What you need to do
Show, in full, each line of the data that contains "combinational".

··· Task data

### config.mk
export PLATFORM = sky130hd
export DESIGN_NAME = gf_mult_feeder
export DESIGN_NICKNAME = d
export VERILOG_FILES = /design/src/rtl/gf_mult_feeder.sv
export SDC_FILE = /design/constraint.sdc
export NUM_CORES = 1
export LEC_CHECK = 0
export BUFFER_PORTS_ARGS = -buffer_cell sky130_fd_sc_hd__buf_4
export CELL_PAD_IN_SITES_DETAIL_PLACEMENT = 1
export CELL_PAD_IN_SITES_GLOBAL_PLACEMENT = 1
export CORE_ASPECT_RATIO = 1.4
export CORE_MARGIN = 2
export CORE_UTILIZATION = 40
export CTS_BUF_LIST = sky130_fd_sc_hd__clkbuf_8
export DETAILED_ROUTE_END_ITERATION = 7
export PLACE_DENSITY_LB_ADDON = 0.1
export SLEW_MARGIN = 10
export SYNTH_ARGS = -nofsm -noshare
export SYNTH_HDL_FRONTEND = slang
export SYNTH_SLANG_ARGS = --single-unit
### constraint.sdc
create_clock -name clk_i -period 2.1 [get_ports clk_i]
set_input_delay 0.21 -clock clk_i [delete_from_list [all_inputs] [get_ports clk_i]]
set_output_delay 0.21 -clock clk_i [all_outputs]
set_load 0.005 [all_outputs]
### src/rtl/gf_mult_feeder.sv
// gf_mult_feeder: command FIFO and sequencer in front of the gf_mult GF(2^8) unit.
// Commands are queued, issued one at a time through gf_mult's trigger/PENDING
// handshake, and the results are returned in command order on a valid/ready port.
`timescale 1ns/1ps
module gf_mult_feeder #(
  parameter int unsigned DEPTH    = 4,
  parameter int unsigned IO_WIDTH = 8
) (
  input  logic                     clk_i,
  input  logic                     rst_ni,
  input  logic                     cmd_valid_i,
  output logic                     cmd_ready_o,
  input  logic [IO_WIDTH-1:0]      cmd_a_i,
  input  logic [IO_WIDTH-1:0]      cmd_b_i,
  input  logic                     cmd_op_i,
  output logic                     rsp_valid_o,
  input  logic                     rsp_ready_i,
  output logic [IO_WIDTH-1:0]      rsp_data_o,
  output logic                     rsp_op_o,
  output logic                     mult_trigger_o,
  output logic [IO_WIDTH-1:0]      mult_op_a_o,
  output logic [IO_WIDTH-1:0]      mult_op_b_o,
  output logic                     mult_op_select_o,
  input  logic [IO_WIDTH-1:0]      mult_result_i,
  input  logic                     mult_status_i,
  output logic [$clog2(DEPTH):0]   fifo_level_o,
  output logic                     busy_o,
  output logic                     err_o,
  input  logic                     err_clr_i
);

  localparam int unsigned PW = $clog2(DEPTH);
  localparam int unsigned LW = PW + 1;
  localparam int unsigned EW = 2 * IO_WIDTH + 1;

  // gf_mult status encoding (IDLE / PENDING)
  typedef enum logic {
    ST_IDLE    = 1'b0,
    ST_PENDING = 1'b1
  } status_e;

  typedef enum logic [2:0] {
    S_IDLE,
    S_TRIG,
    S_WAIT,
    S_CAPT,
    S_RESP
  } state_e;

  state_e              state_q, state_d;
  status_e             status;

  logic [EW-1:0]       mem [DEPTH];
  logic [PW-1:0]       wptr_q, rptr_q;
  logic [LW-1:0]       level_q, level_d;
  logic                ready_q;
  logic                push, pop;
  logic                capture, rsp_done, err_set;
  logic [EW-1:0]       head;

  logic [IO_WIDTH-1:0] op_a_q, op_b_q;
  logic                op_sel_q;
  logic [IO_WIDTH-1:0] rsp_data_q;
  logic                rsp_op_q, rsp_valid_q;
  logic                err_q;

  assign status = status_e'(mult_status_i);
  assign push   = cmd_valid_i & ready_q;
  assign head   = mem[rptr_q];

  // Next FIFO occupancy; simultaneous push and pop leave it unchanged
  always_comb begin
    level_d = level_q;
    if (push && !pop) begin
      level_d = level_q + LW'(1);
    end else if (!push && pop) begin
      level_d = level_q - LW'(1);
    end
  end

  // FIFO storage; contents need no reset since level/pointers gate all reads
  always_ff @(posedge clk_i) begin
    if (push) begin
      mem[wptr_q] <= {cmd_op_i, cmd_a_i, cmd_b_i};
    end
  end

  // FIFO pointers, level and registered ready (held low while in reset)
  always_ff @(posedge clk_i or negedge rst_ni) begin
    if (!rst_ni) begin
      wptr_q  <= '0;
      rptr_q  <= '0;
      level_q <= '0;
      ready_q <= 1'b0;
    end else begin
      if (push) wptr_q <= wptr_q + PW'(1);
      if (pop)  rptr_q <= rptr_q + PW'(1);
      level_q <= level_d;
      ready_q <= (level_d != LW'(DEPTH));
    end
  end

  // Sequencer state register
  always_ff @(posedge clk_i or negedge rst_ni) begin
    if (!rst_ni) begin
      state_q <= S_IDLE;
    end else begin
      state_q <= state_d;
    end
  end

  // Sequencer next state and per-state control strobes
  always_comb begin
    state_d  = state_q;
    pop      = 1'b0;
    capture  = 1'b0;
    rsp_done = 1'b0;
    err_set  = 1'b0;
    case (state_q)
      S_IDLE: begin
        if (level_q != '0) begin
          pop     = 1'b1;
          state_d = S_TRIG;
        end
      end
      S_TRIG: state_d = S_WAIT;
      S_WAIT: begin
        if (status == ST_PENDING) begin
          state_d = S_CAPT;
        end else begin
          err_set = 1'b1;
          state_d = S_IDLE;
        end
      end
      S_CAPT: begin
        if (status != ST_IDLE) err_set = 1'b1;
        capture = 1'b1;
        state_d = S_RESP;
      end
      S_RESP: begin
        if (rsp_ready_i) begin
          rsp_done = 1'b1;
          // chain straight into the next op to sustain one op per 4 cycles
          if (level_q != '0) begin
            pop     = 1'b1;
            state_d = S_TRIG;
          end else begin
            state_d = S_IDLE;
          end
        end
      end
      default: state_d = S_IDLE;
    endcase
  end

  // Operand registers loaded on pop; they alone drive the gf_mult operand ports
  always_ff @(posedge clk_i or negedge rst_ni) begin
    if (!rst_ni) begin
      op_a_q   <= '0;
      op_b_q   <= '0;
      op_sel_q <= 1'b0;
    end else if (pop) begin
      {op_sel_q, op_a_q, op_b_q} <= head;
    end
  end

  // Response holding register: captured in S_CAPT, released on handshake
  always_ff @(posedge clk_i or negedge rst_ni) begin
    if (!rst_ni) begin
      rsp_data_q  <= '0;
      rsp_op_q    <= 1'b0;
      rsp_valid_q <= 1'b0;
    end else if (capture) begin
      rsp_data_q  <= mult_result_i;
      rsp_op_q    <= op_sel_q;
      rsp_valid_q <= 1'b1;
    end else if (rsp_done) begin
      rsp_valid_q <= 1'b0;
    end
  end

  // Sticky protocol error; a new error outranks a clear in the same cycle
  always_ff @(posedge clk_i or negedge rst_ni) begin
    if (!rst_ni) begin
      err_q <= 1'b0;
    end else if (err_set) begin
      err_q <= 1'b1;
    end else if (err_clr_i) begin
      err_q <= 1'b0;
    end
  end

  assign cmd_ready_o      = ready_q;
  assign rsp_valid_o      = rsp_valid_q;
  assign rsp_data_o       = rsp_data_q;
  assign rsp_op_o         = rsp_op_q;
  assign mult_trigger_o   = (state_q == S_TRIG);
  assign mult_op_a_o      = op_a_q;
  assign mult_op_b_o      = op_b_q;
  assign mult_op_select_o = op_sel_q;
  assign fifo_level_o     = level_q;
  assign busy_o           = (state_q != S_IDLE) || (level_q != '0);
  assign err_o            = err_q;

endmodule

==> summary.md <==
| Metric | Value |
|---|---|
| CTS Buf Count | 9 |
| Tot GR Track Use | about 15% |
| Post-synthesis register bit count | about 110 |
| Worst path buffer plus inverter count | 1 |
| Mapped Area | 4160 sq um |
| Pwr/cell area | 1390 nW/um^2 |
| Worst EP required | around 2.3 ns |
| Chip width | approximately 90 um |
| Worst min-delay path category | in -> reg |
| Reg-to-Reg End | cmd_ready_o$_DFF_PN0_ |
| Avg Synthesized Cell Area | 19.4 sq um |
| CTS Sinks | 107 |
| Antenna fix cells | 0 |
| CP Data Arrival Time | slightly below 2 ns |
| Hold depth | 2 |
| Iteration-0 DRC Markers | 93 |
| Fin cells | approximately 440 |
| Final min period | between 1.5 and 2 ns |
| Post-Synthesis Cells | 214 |
| Status | completed |
| Drt pass-1 iters | 4 |
| Clk Latency, worst-skew pair | ~0.36 ns |
| Post-route setup TNS | 0 ns |
| Commonest cells after routing, fill and taps aside | buf_4, edfxtp_1, dfrtp_1, mux2_2, clkbuf_8 |
| Crit path largest cell delay | around 0.41 ns |
| Post-CTS Setup Bufs | 0 |
| Critical path's top delay family | adder cells |
| Cells after DPL | ~420 |
| Peak supply drop | approximately 0.55 mV |
| Largest net degree at the start of global routing | 40 |
| Fin nets | 331 |
| Sequential cell area fraction in the yosys report | between 70% and 80% |
| Overall die height | around 120 um |
| DRC errors left | 0 |
| DP Area | 4850 sq um |
| Setup violators final | 0 |
| Final period utilization | between 80% and 90% |
| # port buffers | 64 |
| Achievable Freq | 0.574 GHz |
| Number of routed nets with antenna violations | 0 |
| Total Power Consumption | around 7 mW |
| Syn. warnings | 0 |
| CTS tree | built |
| Max-cap violations | 0 |
| Global-route wire length before repair | 12700 um |
| Worst-path cell chain | inv_1 > ha_1 > nand2b_1 > nand3_2 > maj3_1 > nand2_1 > nand4b_1 |
| Routed Wire Length | slightly below 8000 um |
| Crit path max fanout | 10 |
| Deepest clock path buffer count | 2 |
| CP Launch Type | register |
| # H-tree levels | 3 |
| Root buf cell | clkbuf_8 |
| Final WS setup | ~0.36 ns |
| Via density | 4.87 |
| RSZ-0062 raised after global routing | false |
| Nature of the critical path endpoint | register |
| Final number of max-transition violations | 0 |
| Place WS | between 0.3 and 0.4 ns |
| Vias | ~2100 |
| Netlist cell types | 27 |
| Worst r2r path cells | 7 |
| CTS Hold Bufs | 1 |
| P_leak | between 2 and 2.5 nW |
| Vias in the first global route | 2358 |
| Die Area | about 11000 sq um |
| Final Hold Fails | 0 |
| Hold Path End | err_o$_DFFE_PN0P_ |
| Core Region | between 10000 and 15000 sq um |
| Skew final | 0.00667 ns |
| PostCTS Resize Cnt | 0 |
| CP max stage cell | maj3_1 |
| Total grt overflow | 0 |
| Clock transition at path regs | approximately 0.090 ns |
| Hold wc startpoint | err_clr_i |
| CP Class | reg -> reg |
| DPL Wire Length | roughly 5000 um |
| Area delta synth->final | 21.7% |
| Initial antenna violation count | 0 |
| Routability congestion estimate | ~0.67 |
| Rel. slew slack | 64.6% |
| Least-Margin Pin Slew | 0.531 ns |
| Commonest non-fill, non-tap cell in the layout | buf_4 |
| # IOs | 65 |
| Post-Syn Nets | around 250 |
| R2R setup slack | between 0.3 and 0.4 ns |
| R2R Path Start | fifo_level_o[0]$_DFF_PN0_ |
| Design Area, Final | 5060 sq um |
| Layout fillers | around 1000 |
| Fraction of layout cells with a size suffix above 1 | about two fifths |
| Std-Cell Rows | 44 |
| Avg WL per Cell | between 15 and 20 um |
| Initial Util | between 40% and 50% |
==> final cells by class <==
cell class	instances	area, sq um	area share [%]
tap	138	173	3.41
inverter	6	22.5	0.445
sequential	107	3020	59.6
multi-input combinational	94	1070	21.1
timing repair buffer	75	578	11.4
clock buffer	10	138	2.72
clock inverter	6	62.6	1.24
==> per-layer routing <==
| layer | vias up | track usage (%) | wire length, um |
|---|---|---|---|
| met2 | 52 | 26.6 | 4130 |
| li1 | 982 | - | - |
| met4 | 0 | 4.62 | 99 |
| met1 | 1081 | 17.2 | 3140 |
| met3 | 9 | 3.87 | 345 |
| met5 | - | 0 | 0 |
==> per-stage QoR <==
stage                     hold WS (ns)  util [%]
after global routing           0.00585      49.4
final                           0.0172      49.4
after detailed placement         0.248      47.4
after floorplan                -0.0856         -
after global placement           0.241      47.4
after CTS                      0.00206      49.4
==> synthesized netlist by cell type <==
cell | n | area [sq um]
nand2b_1 | 3 | 18.8
nand4b_1 | 1 | 8.76
dfrtp_1 | 39 | 976
ha_1 | 7 | 87.6
xor2_1 | 2 | 17.5
o32ai_1 | 1 | 8.76
mux2i_1 | 1 | 10.0
mux4_1 | 9 | 236
nand2_1 | 8 | 30.0
mux2_2 | 26 | 293
nor2b_1 | 1 | 6.26
o31ai_1 | 1 | 7.51
nand4_1 | 1 | 6.26
nand3_2 | 1 | 10.0
and3_1 | 4 | 25.0
xnor2_1 | 5 | 43.8
buf_6 | 2 | 22.5
nand3b_1 | 1 | 7.51
nor2_1 | 4 | 15.0
buf_2 | 5 | 25.0
and2_1 | 2 | 12.5
edfxtp_1 | 68 | 2040
o21ai_0 | 4 | 20.0
inv_1 | 6 | 22.5
mux4_2 | 8 | 180
maj3_1 | 1 | 10.0
a21oi_1 | 3 | 15.0
==> cell families (layout without fill, tap and decap cells) <==
family,count (synthesis),after routing,share of synthesized area (%)
and+or+nand+nor,26,26,3.37
xor gates and xnor gates,7,7,1.47
adders and majority gates,8,8,2.35
AOI/OAI and AO/OA,9,9,1.23
muxes,44,44,17.3
buffers and inverters,13,97,1.69
DFF,107,107,72.6
==> state kept, by name (all words and copies together), names as in the netlist <==
signal	flops
rptr_q	2
mem	68
fifo_level_o	3
rsp_data_o	8
state_q	3
err_o	1
mult_op_a_o	8
cmd_ready_o	1
rsp_valid_o	1
rsp_op_o	1
mult_op_select_o	1
wptr_q	2
mult_op_b_o	8
==> power by group <==
part | leakage [nW] | internal [mW] | switching (mW)
clock | 0.106 | 0.585 | 0.673
sequential | 1.08 | 2.91 | 0.318
combinational | 0.810 | 1.47 | 1.10
total | 2.00 | 4.96 | 2.09
==> how the worst max path moves through the flow <==
stage,from,to,cells after the start
CTS,fifo_level_o[0]$_DFF_PN0_,cmd_ready_o$_DFF_PN0_,7
finish,fifo_level_o[0]$_DFF_PN0_,cmd_ready_o$_DFF_PN0_,7
global route,fifo_level_o[0]$_DFF_PN0_,cmd_ready_o$_DFF_PN0_,7
global placement,fifo_level_o[0]$_DFF_PN0_,mult_op_a_o[7]$_DFFE_PN0P_,6
floorplan,fifo_level_o[0]$_DFF_PN0_,mult_op_a_o[3]$_DFFE_PN0P_,6
detailed placement,fifo_level_o[0]$_DFF_PN0_,cmd_ready_o$_DFF_PN0_,7
(Power assumes the default switching activity.)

······

Response for this exercise
multi-input combinational	94	1070	21.1
combinational | 0.810 | 1.47 | 1.10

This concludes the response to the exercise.